The class statement specifies the variable "sex" as the grouping variable.
The var statement specifies the variable "height" to be analyzed.
The output statement is used to store the summary statistics, including count (n), mean, and standard deviation, in an output dataset named "stats02".
After executing the second code snippet, the output dataset "stats02" will contain the summary statistics for the variable "height" in the "class" dataset, grouped by the variable "sex".

R code

class<-tribble(
~Name,~Sex,~Age,~Height,~Weight,
"Alfred","M",14,69,112.5,
"Alice","F",13,56.5,84,
"Barbara","F",13,65.3,98,
"Henry","M",14,63.5,102.5,
"James","M",12,57.3,83,
)

stats01<-summarize(class,n=n( ), mean=mean(Height),sd=sd(Height))

stats02<-class %>%   
  group_by(Sex) %>%   
  summarize(n=n( ), mean=mean(Height),sd=sd(Height))
  

R code description

These R Tidyverse code snippets demonstrate how to compute summary statistics on variables in a data frame named "class" using different functions. The results of the summary statistics are stored in separate data frames named "stats01" and "stats02" for different variable configurations.

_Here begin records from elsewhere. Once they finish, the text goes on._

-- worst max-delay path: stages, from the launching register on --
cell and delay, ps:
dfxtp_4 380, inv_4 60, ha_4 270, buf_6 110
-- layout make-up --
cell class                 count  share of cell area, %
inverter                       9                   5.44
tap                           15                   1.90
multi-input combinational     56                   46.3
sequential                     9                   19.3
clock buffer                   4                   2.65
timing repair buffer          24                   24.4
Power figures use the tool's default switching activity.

In the first code snippet:

The summarize function is used to compute summary statistics on the variable "Height" in the "class" data frame.
The first argument specifies the input data frame, which is "class" in this case.
The subsequent arguments specify the summary statistics to be calculated, including count (n), mean, and standard deviation (sd) of the variable "Height".
After executing the first code snippet, the "stats01" data frame will contain the summary statistics for the variable "Height" in the "class" data frame.

In the second code snippet:

The %>% operator is used to pipe the "class" data frame into a sequence of operations.
The group_by function is used to group the data by the variable "Sex".
The summarize function is used to compute summary statistics within each group.
The n function is used to calculate the count of observations, and the mean and sd functions are used to calculate the mean and standard deviation of the variable "Height" within each group.
After executing the second code snippet, the "stats02" data frame will contain the summary statistics for the variable "Height" in the "class" data frame, grouped by the variable "Sex".